Feature Importances#

Setup#

# First, import the libraries we will use
import numpy as np
import tesuract
import matplotlib.pyplot as plt
# import a data set for our regression problem
from sklearn.datasets import make_friedman1
X,y = make_friedman1(n_samples=100,n_features=5)
# rescale the input
X = 2*X - 1
# center and scale the output as well for good measure (not required)
y = (y - y.mean())/np.sqrt(np.var(y))

Total order Sobol sensitivities#

One last thing, before we move onto more advanced usage cases, in particular, tensor surrogates. With orthogonal polynomials like in PCEs, we can (almost) automatically obtain feature importances in the form of Sobol sensitivity indices. In particular, we can call feature importances to obtain normalized (summed to one) Sobol total order indices. Let’s run the model at the best parameters and extract the Sobol indices/ feature importances.

Now we use the regression wrapper CV class which wraps the PCEReg class in sklearn’s grid search CV functionality.

pce_best = tesuract.PCEReg(order=4,fit_type='ElasticNetCV')
pce_best.fit(X,y);
# compute the normalized (sum to 1) Sobol total order indices
pce_best.feature_importances_
array([0.25483936, 0.25010487, 0.09265639, 0.32062786, 0.08177152])
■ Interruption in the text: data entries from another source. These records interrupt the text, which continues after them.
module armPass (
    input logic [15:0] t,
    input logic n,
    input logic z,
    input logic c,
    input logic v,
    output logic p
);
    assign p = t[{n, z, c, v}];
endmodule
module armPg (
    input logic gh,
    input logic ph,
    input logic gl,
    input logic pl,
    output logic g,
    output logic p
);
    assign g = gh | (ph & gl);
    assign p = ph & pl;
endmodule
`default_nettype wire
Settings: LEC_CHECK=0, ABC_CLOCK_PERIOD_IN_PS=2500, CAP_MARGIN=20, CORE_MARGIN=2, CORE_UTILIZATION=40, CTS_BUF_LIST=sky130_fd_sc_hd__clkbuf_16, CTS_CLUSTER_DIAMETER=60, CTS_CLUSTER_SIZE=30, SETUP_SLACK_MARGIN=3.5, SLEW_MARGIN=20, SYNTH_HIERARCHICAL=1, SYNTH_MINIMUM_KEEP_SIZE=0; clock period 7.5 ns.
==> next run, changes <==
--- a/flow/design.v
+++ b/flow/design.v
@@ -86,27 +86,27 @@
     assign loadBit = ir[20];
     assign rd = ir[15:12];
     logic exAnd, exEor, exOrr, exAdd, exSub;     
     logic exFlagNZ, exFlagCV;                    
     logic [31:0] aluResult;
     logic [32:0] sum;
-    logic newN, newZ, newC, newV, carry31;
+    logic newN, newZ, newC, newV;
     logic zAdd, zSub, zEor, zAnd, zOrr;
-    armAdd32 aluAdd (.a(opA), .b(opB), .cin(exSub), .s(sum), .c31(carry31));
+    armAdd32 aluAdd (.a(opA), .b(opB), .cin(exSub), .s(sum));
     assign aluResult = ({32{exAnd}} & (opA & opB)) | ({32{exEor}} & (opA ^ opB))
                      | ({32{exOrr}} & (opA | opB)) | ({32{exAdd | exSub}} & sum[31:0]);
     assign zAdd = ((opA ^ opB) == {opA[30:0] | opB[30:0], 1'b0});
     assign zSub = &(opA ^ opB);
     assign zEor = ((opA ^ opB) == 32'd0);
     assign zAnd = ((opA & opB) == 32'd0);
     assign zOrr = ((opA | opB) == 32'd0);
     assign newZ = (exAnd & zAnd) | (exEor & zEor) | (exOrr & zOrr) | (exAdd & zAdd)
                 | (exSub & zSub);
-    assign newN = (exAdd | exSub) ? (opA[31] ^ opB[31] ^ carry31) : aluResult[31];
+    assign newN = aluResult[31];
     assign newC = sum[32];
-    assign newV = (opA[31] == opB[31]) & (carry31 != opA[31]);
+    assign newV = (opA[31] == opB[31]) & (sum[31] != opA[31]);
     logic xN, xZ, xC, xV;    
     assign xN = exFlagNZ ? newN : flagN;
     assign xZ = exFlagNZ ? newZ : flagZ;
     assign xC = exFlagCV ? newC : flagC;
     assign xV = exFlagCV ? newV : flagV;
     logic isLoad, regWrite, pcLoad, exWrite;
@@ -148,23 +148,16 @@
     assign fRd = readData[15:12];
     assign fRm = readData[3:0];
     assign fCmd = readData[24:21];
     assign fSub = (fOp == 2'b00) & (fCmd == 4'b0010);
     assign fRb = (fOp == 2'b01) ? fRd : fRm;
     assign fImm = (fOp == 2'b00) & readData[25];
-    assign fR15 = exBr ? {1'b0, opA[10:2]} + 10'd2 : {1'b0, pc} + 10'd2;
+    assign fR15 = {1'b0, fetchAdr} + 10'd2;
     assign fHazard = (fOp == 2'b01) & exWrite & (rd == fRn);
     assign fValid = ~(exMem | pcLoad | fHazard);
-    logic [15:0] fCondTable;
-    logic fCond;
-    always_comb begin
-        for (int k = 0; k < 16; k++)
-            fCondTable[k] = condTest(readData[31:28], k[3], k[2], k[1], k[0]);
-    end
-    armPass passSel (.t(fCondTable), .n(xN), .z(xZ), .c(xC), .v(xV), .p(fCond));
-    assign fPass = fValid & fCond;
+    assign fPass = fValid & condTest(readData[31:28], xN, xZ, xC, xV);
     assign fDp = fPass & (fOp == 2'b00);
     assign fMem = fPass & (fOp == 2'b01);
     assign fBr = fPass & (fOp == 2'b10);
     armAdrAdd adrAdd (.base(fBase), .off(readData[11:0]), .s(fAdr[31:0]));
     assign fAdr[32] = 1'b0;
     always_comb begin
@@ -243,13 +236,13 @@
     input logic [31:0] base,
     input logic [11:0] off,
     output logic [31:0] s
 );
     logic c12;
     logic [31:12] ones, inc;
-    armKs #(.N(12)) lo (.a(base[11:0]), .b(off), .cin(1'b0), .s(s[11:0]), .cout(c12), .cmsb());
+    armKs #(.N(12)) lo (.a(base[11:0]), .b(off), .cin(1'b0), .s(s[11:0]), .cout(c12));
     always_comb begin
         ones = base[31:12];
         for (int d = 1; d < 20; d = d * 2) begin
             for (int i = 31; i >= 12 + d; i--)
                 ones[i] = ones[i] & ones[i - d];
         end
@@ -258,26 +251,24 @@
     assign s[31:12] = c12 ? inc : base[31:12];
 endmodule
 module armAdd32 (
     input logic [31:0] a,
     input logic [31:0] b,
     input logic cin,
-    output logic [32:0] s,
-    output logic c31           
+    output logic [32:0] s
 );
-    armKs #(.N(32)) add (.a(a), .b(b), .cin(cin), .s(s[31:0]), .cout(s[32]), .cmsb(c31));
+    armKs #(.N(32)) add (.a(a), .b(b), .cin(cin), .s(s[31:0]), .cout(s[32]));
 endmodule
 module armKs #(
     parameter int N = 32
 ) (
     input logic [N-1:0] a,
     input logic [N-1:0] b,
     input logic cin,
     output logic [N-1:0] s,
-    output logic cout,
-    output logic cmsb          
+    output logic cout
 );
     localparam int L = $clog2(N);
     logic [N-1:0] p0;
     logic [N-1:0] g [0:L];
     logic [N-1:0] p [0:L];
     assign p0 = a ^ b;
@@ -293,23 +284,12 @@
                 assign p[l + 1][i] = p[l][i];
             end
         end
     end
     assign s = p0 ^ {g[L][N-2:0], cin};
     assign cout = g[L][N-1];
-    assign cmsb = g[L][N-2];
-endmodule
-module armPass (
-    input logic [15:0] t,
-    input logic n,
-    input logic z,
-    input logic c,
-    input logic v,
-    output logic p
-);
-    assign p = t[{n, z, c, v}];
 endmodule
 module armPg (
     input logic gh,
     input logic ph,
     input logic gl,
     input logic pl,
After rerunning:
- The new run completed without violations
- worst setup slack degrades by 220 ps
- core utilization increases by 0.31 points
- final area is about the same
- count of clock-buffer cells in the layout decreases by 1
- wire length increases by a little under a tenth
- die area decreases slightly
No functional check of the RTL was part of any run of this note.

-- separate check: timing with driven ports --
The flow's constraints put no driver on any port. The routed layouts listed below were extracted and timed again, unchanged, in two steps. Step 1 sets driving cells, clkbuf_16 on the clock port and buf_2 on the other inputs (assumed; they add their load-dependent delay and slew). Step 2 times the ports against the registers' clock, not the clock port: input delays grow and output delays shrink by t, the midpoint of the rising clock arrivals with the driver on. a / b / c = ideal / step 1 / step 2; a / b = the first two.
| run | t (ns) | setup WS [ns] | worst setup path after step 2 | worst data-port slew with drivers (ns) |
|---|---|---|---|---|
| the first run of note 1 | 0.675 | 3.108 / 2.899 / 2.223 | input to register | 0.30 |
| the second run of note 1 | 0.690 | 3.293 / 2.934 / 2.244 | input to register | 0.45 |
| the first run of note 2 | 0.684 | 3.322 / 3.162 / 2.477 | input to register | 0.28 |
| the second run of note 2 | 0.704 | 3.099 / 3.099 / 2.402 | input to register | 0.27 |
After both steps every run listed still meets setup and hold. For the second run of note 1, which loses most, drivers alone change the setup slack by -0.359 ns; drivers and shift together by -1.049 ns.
From an optimization exercise on the open Yosys and OpenROAD flow, aimed at small area, a short achievable clock period and few clock cycles per item; shortcuts taken in it are not production practice. In this exercise RTL edits were held to simulation tests only and were not proved equivalent to the original. No activity file was given, so power comes from the tool's default toggle rates.

## design/flow/config.mk

```make
export PLATFORM = sky130hd
export DESIGN_NAME = deque_search
export DESIGN_NICKNAME = deque_search
export VERILOG_FILES = /design/flow/design.v
export SDC_FILE = /design/flow/constraint.sdc
export NUM_CORES = 4
export LEC_CHECK = 0
export CAP_MARGIN = 20
export CORE_MARGIN = 2
export CORE_UTILIZATION = 55
export CTS_CLUSTER_DIAMETER = 100
export CTS_CLUSTER_SIZE = 24
export SETUP_SLACK_MARGIN = 2.6
export SLEW_MARGIN = 20
```

## design/flow/constraint.sdc

```tcl
create_clock -name core_clock -period 5.0 [get_ports {clk}]
set_input_delay 1.0000 -clock core_clock [delete_from_list [all_inputs] [get_ports {clk}]]
set_output_delay 1.0000 -clock core_clock [all_outputs]
set_load 0.01 [all_outputs]
```

## design/flow/design.v

```verilog
`timescale 1ns / 1ps
package dqvs_pkg;
  localparam int DEPTH_DEF = 64;
  localparam int COUNT_W   = 7;
  localparam logic [2:0] CMD_PUSH_BACK  = 3'd0;
  localparam logic [2:0] CMD_PUSH_FRONT = 3'd1;
  localparam logic [2:0] CMD_POP_FRONT  = 3'd2;
  localparam logic [2:0] CMD_POP_BACK   = 3'd3;
  localparam logic [2:0] CMD_SEARCH     = 3'd4;
  localparam logic [1:0] ST_OK       = 2'd0;
  localparam logic [1:0] ST_EMPTY    = 2'd1;
  localparam logic [1:0] ST_FULL     = 2'd2;
  localparam logic [1:0] ST_NOTFOUND = 2'd3;
  typedef enum logic {
    S_IDLE,
    S_SEARCH
  } state_t;
  typedef struct packed {
    logic [2:0]         cmd;
    logic signed [31:0] value;
  } in_t;
  typedef struct packed {
    logic [1:0]           status;
    logic signed [31:0]   found_value;
    logic [COUNT_W-1:0]   count;
  } out_t;
endpackage
`timescale 1ns / 1ps
module dqvs_mem #(
  parameter int DEPTH = dqvs_pkg::DEPTH_DEF
) (
  input  logic             clk,
  input  logic [DEPTH-1:0] we,
  input  logic [31:0]      wdata,
  input  logic [31:0]      key,
  output logic [DEPTH-1:0] eq
);
  logic [31:0] mem_r [DEPTH];
  for (genvar i = 0; i < DEPTH; i++) begin : g_ent
    always_ff @(posedge clk) begin
      if (we[i]) begin
        mem_r[i] <= wdata;
      end
    end
    assign eq[i] = (mem_r[i] == key);
  end
endmodule
`timescale 1ns / 1ps
module dqvs_ctrl #(
  parameter int DEPTH = dqvs_pkg::DEPTH_DEF
) (
  input  logic             clk,
  input  logic             rst_n,
  input  logic             start,
  output logic             busy,
  input  dqvs_pkg::in_t    in_data,
  output logic             out_valid,
  output dqvs_pkg::out_t   out_data,
  output logic [DEPTH-1:0] we,
  output logic [31:0]      key,
  input  logic [DEPTH-1:0] eq
);
  localparam int CNT_W = $clog2(DEPTH + 1);
  localparam logic [CNT_W-1:0] FULL_CNT = CNT_W'(DEPTH);
  logic [7:0]        fhi_r, flo_r;   
  logic [7:0]        bhi_r, blo_r;   
  logic [CNT_W-1:0]  cnt_r;
  logic              full_r, empty_r;
  logic [DEPTH-1:0]  held_r;
  logic              v1_r, srch1_r;
  logic [1:0]        st1_r;
  logic [CNT_W-1:0]  cnt1_r;
  logic [31:0]       key1_r;
  logic              v2_r, srch2_r;
  logic [1:0]        st2_r;
  logic [CNT_W-1:0]  cnt2_r;
  logic [31:0]       key2_r;
  logic [DEPTH/2-1:0] match2_r;   
  logic              out_valid_r;
  dqvs_pkg::out_t    out_r;
  logic [DEPTH-1:0]  clr_held;
  logic              push_b, push_f, pop_f, pop_b, push, pop;
  logic [1:0]        st;
  logic [CNT_W-1:0]  cnt_nxt;
  logic              found;
  assign push_b = start && (in_data.cmd == dqvs_pkg::CMD_PUSH_BACK)  && !full_r;
  assign push_f = start && (in_data.cmd == dqvs_pkg::CMD_PUSH_FRONT) && !full_r;
  assign pop_f  = start && (in_data.cmd == dqvs_pkg::CMD_POP_FRONT)  && !empty_r;
  assign pop_b  = start && (in_data.cmd == dqvs_pkg::CMD_POP_BACK)   && !empty_r;
  assign push   = push_b || push_f;
  assign pop    = pop_f || pop_b;
  always_comb begin
    st = dqvs_pkg::ST_OK;
    if ((in_data.cmd[2:1] == 2'b00) && full_r)  st = dqvs_pkg::ST_FULL;
    if ((in_data.cmd[2:1] == 2'b01) && empty_r) st = dqvs_pkg::ST_EMPTY;
  end
  for (genvar i = 0; i < DEPTH; i++) begin : g_ent
    localparam int NX = (i + 1) % DEPTH;
    assign we[i]       = (push_b && bhi_r[i/8] && blo_r[i%8]) ||
                         (push_f && fhi_r[NX/8] && flo_r[NX%8]);
    assign clr_held[i] = (pop_f && fhi_r[i/8] && flo_r[i%8]) ||
                         (pop_b && bhi_r[NX/8] && blo_r[NX%8]);
  end
  always_comb begin
    cnt_nxt = cnt_r;
    if (push) cnt_nxt = cnt_r + CNT_W'(1);
    else if (pop) cnt_nxt = cnt_r - CNT_W'(1);
  end
  always_ff @(posedge clk) begin
    if (!rst_n) begin
      fhi_r   <= 8'd1;
      flo_r   <= 8'd1;
      bhi_r   <= 8'd1;
      blo_r   <= 8'd1;
      cnt_r   <= '0;
      full_r  <= 1'b0;
      empty_r <= 1'b1;
      held_r  <= '0;
    end else begin
      if (push_b) begin
        blo_r <= {blo_r[6:0], blo_r[7]};
        if (blo_r[7]) bhi_r <= {bhi_r[6:0], bhi_r[7]};
      end
      if (pop_b) begin
        blo_r <= {blo_r[0], blo_r[7:1]};
        if (blo_r[0]) bhi_r <= {bhi_r[0], bhi_r[7:1]};
      end
      if (pop_f) begin
        flo_r <= {flo_r[6:0], flo_r[7]};
        if (flo_r[7]) fhi_r <= {fhi_r[6:0], fhi_r[7]};
      end
      if (push_f) begin
        flo_r <= {flo_r[0], flo_r[7:1]};
        if (flo_r[0]) fhi_r <= {fhi_r[0], fhi_r[7:1]};
      end
      cnt_r   <= cnt_nxt;
      full_r  <= (cnt_nxt == FULL_CNT);
      empty_r <= (cnt_nxt == '0);
      held_r  <= (held_r | we) & ~clr_held;
    end
  end
  always_ff @(posedge clk) begin
    if (!rst_n) begin
      v1_r <= 1'b0;
    end else begin
      v1_r <= start;
    end
  end
  always_ff @(posedge clk) begin
    srch1_r <= (in_data.cmd == dqvs_pkg::CMD_SEARCH);
    st1_r   <= st;
    cnt1_r  <= cnt_nxt;
    key1_r  <= in_data.value;
  end
  always_ff @(posedge clk) begin
    if (!rst_n) begin
      v2_r <= 1'b0;
    end else begin
      v2_r <= v1_r;
    end
  end
  always_ff @(posedge clk) begin
    srch2_r <= srch1_r;
    st2_r   <= st1_r;
    cnt2_r  <= cnt1_r;
    key2_r  <= key1_r;
    for (int k = 0; k < DEPTH / 2; k++) begin
      match2_r[k] <= (eq[2*k] && held_r[2*k]) || (eq[2*k+1] && held_r[2*k+1]);
    end
  end
  assign found = |match2_r;
  always_ff @(posedge clk) begin
    if (!rst_n) begin
      out_valid_r <= 1'b0;
    end else begin
      out_valid_r <= v2_r;
    end
  end
  always_ff @(posedge clk) begin
    out_r.count <= cnt2_r;
    if (srch2_r) begin
      out_r.status      <= found ? dqvs_pkg::ST_OK : dqvs_pkg::ST_NOTFOUND;
      out_r.found_value <= found ? key2_r : '0;
    end else begin
      out_r.status      <= st2_r;
      out_r.found_value <= '0;
    end
  end
  assign key       = key1_r;
  assign busy      = 1'b0;
  assign out_valid = out_valid_r;
  assign out_data  = out_r;
endmodule
`timescale 1ns / 1ps
module deque_with_value_search #(
  parameter int DEPTH = dqvs_pkg::DEPTH_DEF
) (
  input  logic           clk,
  input  logic           rst_n,
  input  logic           start,
  output logic           busy,
  input  dqvs_pkg::in_t  in_data,
  output logic           out_valid,
  output dqvs_pkg::out_t out_data
);
  logic [DEPTH-1:0] we, eq;
  logic [31:0]      key;
  dqvs_ctrl #(
    .DEPTH(DEPTH)
  ) u_ctrl (
    .clk       (clk),
    .rst_n     (rst_n),
    .start     (start),
    .busy      (busy),
    .in_data   (in_data),
    .out_valid (out_valid),
    .out_data  (out_data),
    .we        (we),
    .key       (key),
    .eq        (eq)
  );
  dqvs_mem #(
    .DEPTH(DEPTH)
  ) u_mem (
    .clk   (clk),
    .we    (we),
    .wdata (in_data.value),
    .key   (key),
    .eq    (eq)
  );
endmodule
`timescale 1ns / 1ps
module deque_search (
  input  logic        clk,
  input  logic        rst_n,
  input  logic        start,
  output logic        busy,
  input  logic [2:0]  in_cmd,
  input  logic [31:0] in_value,
  output logic        out_valid,
  output logic [1:0]  out_status,
  output logic [31:0] out_found_value,
  output logic [6:0]  out_count
);
  dqvs_pkg::in_t  in_data;
  dqvs_pkg::out_t out_data;
  assign in_data.cmd   = in_cmd;
  assign in_data.value = in_value;
  deque_with_value_search #(
    .DEPTH(dqvs_pkg::DEPTH_DEF)
  ) u_deque (
    .clk       (clk),
    .rst_n     (rst_n),
    .start     (start),
    .busy      (busy),
    .in_data   (in_data),
    .out_valid (out_valid),
    .out_data  (out_data)
  );
  assign out_status      = out_data.status;
  assign out_found_value = out_data.found_value;
  assign out_count       = out_data.count;
endmodule
```

## design/flow/run.sh

```bash
#!/bin/bash
# synth_recipe.tcl (not shown) runs the flow's synth.tcl, then flattens the netlist and writes it again
# the make line also repeats each setting of config.mk as NAME=value (left out here)
make -C /OpenROAD-flow-scripts/flow DESIGN_CONFIG=/design/flow/config.mk WORK_HOME=/design/flow/orfs CLKGATE_MAP_FILE= SYNTH_SCRIPT=/design/flow/synth_recipe.tcl finish
```

==> impl_metrics.yaml <==
run_status:
  outcome: "no timing/DRC/antenna violations"
clock_network:
  clk-insertion-delay-late_ns: 0.80
  clock_input_transition_at_the_sequential_cells_of_the_worst_setup_and_hold_paths_ns: 0.09
  cts_hold_buf: 0
  cts-root-to-sink-buffers: 3
  clock_sink_count: 2313
  ctsRootBufferMaster: "clkbuf_16"
  tritoncts: "done"
  htreeDepth: 3
  cts_inserted_buffers: 106
floorplan:
  coreArea_um2: 171200
  rows: 152
  start_util_pct: 55.20
  die_area_um2: 175100
  die_h_um: 418.5
  io-pin-count: 81
  die-width_um: 418.5
yosys:
  syn_area_per_cell_um2: 15.58
  yosysWarnings: 3
  synthesis.nets: 6104
  mappedNetlistArea_um2: 94480
  synthDistinctLibCells: 66
  synthFlopType: "edfxtp_1"
  ys_async_sr_fraction_pct: 0
  synthesis.instances: 6064
  synth_seq_cells: 2313
  number_of_synthesized_flops_with_an_enable_pin: 2048
  synth_sequential_area_ratio_pct: 70.70
detailed_routing:
  drt.antenna.violating_nets: 0
  wl_per_cell_um: 41.30
  drt-vias-per-instance: 6.699
  drt-pass1-iter-count: 5
  total_detailed_routing_wirelength_um: 359600
  first_iter_violations: 10470
  route.detailed.drc: 0
  via_count: 58320
finish:
  syn2layout_area_growth_pct: 12.60
  drive_above_1_share_pct: 12.74
  layout.nets: 6410
  utilization_pct: 62.15
placement:
  place_congestion: 0.8507
  hpwl_um: 179100
  place.port_buffers: 79
worst_setup_path:
  timing.critical_path.to_type: "register"
  worst_r2r_startpoint: "u_deque.u_ctrl.flo_r[3]"
  crit_start: "u_deque.u_ctrl.flo_r[3]"
  crit_fanout: 25
  timing.setup.critical_path_class: "register to register"
  cp-start-kind: "register"
  required_ns: 5.48
  crit_path_arrival_time_ns: 2.92
sta:
  clock.fmax_mhz: 408.9
  timing.clock.skew_ns: 0.03157
  slew_viol_final: 0
  grt_setup_unrepaired: "yes"
  post-route-min-period_ns: 2.446
  setup_violations: 0
  worstMarginPinSlew_ns: 1.252
  final_hold_viol_count: 0
  layout_worst_path_cycle_share_pct: 48.91
  timing.max_slew.rel_slack_pct: 16.51
  setup_total_negative_slack_ns: 0
global_routing:
  grtUsageTotal_pct: 40.51
  grt_pass1_wl_um: 473400
  overflow: 0
  antenna_found_initial: 32
  grt_pass1_vias: 52960
  grt_max_degree: 96
power_and_ir_drop:
  leakagePower_nw: 33.61
  ir_drop_uv: 334.5
  cellPowerDensity_nw_per_um2: 324.6
job:
  maxCapViolations: 0
hold_path:
  timing.hold.worst.class: "register to register"
  worst_hold_startpoint: "u_deque.u_ctrl.cnt2_r[1]"
[metal layers]
| layer | track usage [%] | vias up | wire, um |
|---|---|---|---|
| li1 | - | 22910 | - |
| met1 | 56.74 | 30490 | 135300 |
| met2 | 62.19 | 4180 | 161400 |
| met3 | 7.865 | 745 | 44290 |
| met4 | 17.33 | 6 | 18620 |
| met5 | 0 | - | 44 |
[power by group]
group | internal, W | switching, W
Combinational | 0.000869 | 0.00220
Clock | 0.00422 | 0.00607
Sequential | 0.0210 | 0.000124
Total | 0.0261 | 0.00840
[critical path: stages (launching register included)]
cell	delay (ns)
dfxtp_2	1.12
nand3_1	0.28
a21oi_4	0.41
buf_6	0.30
[final cells by class]
cell class / count / area [um^2]
Antenna cell: 13 / 32.53
Clock buffer: 197 / 3100
Clock inverter: 2 / 25.02
Fill cell: 12580 / 64780
Inverter: 22 / 82.58
Multi-Input combinational cell: 3433 / 27780
Sequential cell: 2313 / 66950
Tap cell: 2233 / 2794
Timing Repair Buffer: 494 / 5618
[worst paths after layout]
kind                                  to  slack [ns]  depth (start not counted)
min              u_deque.u_ctrl.out_r[1]        0.33                          0
max          u_deque.u_mem.mem_r[10][16]        2.55                          3
max reg2reg  u_deque.u_mem.mem_r[10][16]        2.55                          3
min reg2reg      u_deque.u_ctrl.out_r[1]        0.33                          0
[what timing repair did]
action | 4_1_cts | 5_1_grt
pin swaps | 14 | 6
setup endpoints to repair | 2232 | 742
resized for setup | 191 | 68
buffers inserted | 146 | 21
gates cloned | 52 | 4
[kinds of logic after synthesis]
logic type | share of synthesized area (%)
flops | 70.70
mux | 0.1059
compound gates | 2.421
xor+xnor | 18.81
other cells | 0.003969
buf+inv | 1.598
simple gates | 6.332
fa+ha+maj | 0.02648
[sequential cells by signal, indices dropped and copies added (netlist names)]
signal	count
u_deque.u_ctrl.held_r	64
u_deque.u_ctrl.out_r	41
u_deque.u_ctrl.flo_r	8
u_deque.u_ctrl.st1_r	2
u_deque.u_ctrl.match2_r	32
u_deque.u_ctrl.blo_r	8
u_deque.u_ctrl.cnt1_r	7
u_deque.u_ctrl.st2_r	2
u_deque.u_ctrl.bhi_r	8
u_deque.u_ctrl.cnt_r	7
u_deque.u_mem.mem_r	2048
u_deque.u_ctrl.srch2_r	1
u_deque.u_ctrl.v1_r	1
u_deque.u_ctrl.out_valid_r	1
u_deque.u_ctrl.cnt2_r	7
u_deque.u_ctrl.fhi_r	8
u_deque.u_ctrl.empty_r	1
u_deque.u_ctrl.key1_r	32
u_deque.u_ctrl.v2_r	1
u_deque.u_ctrl.full_r	1
u_deque.u_ctrl.srch1_r	1
u_deque.u_ctrl.key2_r	32
[metrics by stage]
stage | std cells | total power (W) | hold slack, ns | instance area, um^2 | worst slack, ns
2_1_floorplan | 6064 | 0.02270 | 0.3096 | 95180 | 2.117
3_3_place_gp | 8272 | 0.02427 | 0.3102 | 99830 | 1.018
3_5_place_dp | 8272 | 0.02428 | 0.3132 | 99840 | 0.9859
4_1_cts | 8669 | 0.03442 | 0.3364 | 105800 | 2.410
5_1_grt | 8694 | 0.03517 | 0.3402 | 106400 | 2.544
6_report | 8707 | 0.03453 | 0.3342 | 106400 | 2.554
[layout by cell type (no fill, tap or decap), types with 45 or more instances in the layout]
cell / Yosys / layout
clkbuf_16: 0 / 115
nor4_1: 260 / 245
xor2_1: 930 / 930
nor3_1: 59 / 59
xnor2_1: 1099 / 1099
buf_12: 1 / 97
buf_4: 1 / 285
nand2_1: 90 / 90
and2_1: 48 / 45
nand4_1: 322 / 322
clkbuf_1: 161 / 86
a22o_4: 1 / 48
dfxtp_1: 265 / 212
edfxtp_1: 2048 / 2048
nor2_1: 75 / 60
nand3_1: 109 / 109
[synth_stat cells (15+ instances only)]
cell type | number | area [um^2]
xor2_1 | 930 | 8145
o211a_1 | 16 | 160.2
a22o_1 | 15 | 131.4
nor4_1 | 260 | 1627
nor3_1 | 59 | 295.3
buf_1 | 86 | 322.8
a21oi_1 | 69 | 345.3
nand3b_1 | 35 | 262.8
nand4_1 | 322 | 2014
edfxtp_1 | 2048 | 61500
o21ai_0 | 31 | 155.2
and2_1 | 48 | 300.3
nand2_1 | 90 | 337.8
xnor2_1 | 1099 | 9625
nor2_1 | 75 | 281.5
o22ai_1 | 35 | 219.0
clkbuf_1 | 161 | 604.3
inv_1 | 22 | 82.58
o221a_2 | 42 | 473.0
dfxtp_1 | 265 | 5305
buf_2 | 90 | 450.4
nand3_1 | 109 | 545.5
a31oi_1 | 35 | 219.0
Testbench counts, summed over its fixed seeds: cycles 12,024, commands 12,000.

-- re-timing with driven ports --
The results above use ideal ports. As a check the final layout listed here was re-extracted and re-timed, cells and wires unchanged.
Step 1 (the two cells are an assumption about what drives the block):
set clk [get_ports {clk}]
set_driving_cell -lib_cell sky130_fd_sc_hd__clkbuf_16 $clk
set_driving_cell -lib_cell sky130_fd_sc_hd__buf_2 [delete_from_list [all_inputs] $clk]
Step 2 moves the port delays by t, midway between the first and last clock arrival at a register: inputs arrive t later, outputs are due t later. That takes back most of the time a late clock gives input paths.
a / b / c = ideal / step 1 / step 2; a / b = the first two.
t (ns): 0.880
setup WS [ns]: 2.554 / 2.552 / 1.768
worst setup path after step 2: input to register
After both steps setup and hold are still met in this run. For this run, drivers alone change the setup slack by -0.002 ns; drivers and shift together by -0.786 ns.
Now technically, the Sobol total order indices shouldn’t be normalized, but we do it for consistency and with only some loss of generality. For the original total order indices use computeSobol() method.

pce_best.computeSobol()
[0.275399294692865,
 0.27028283968131295,
 0.10013172012221548,
 0.3464954852447724,
 0.08836868613421243]

The larger the value, the more “important” the parameter is. So, the first, second and fourth parameters are more importance features in the model than the remaining two.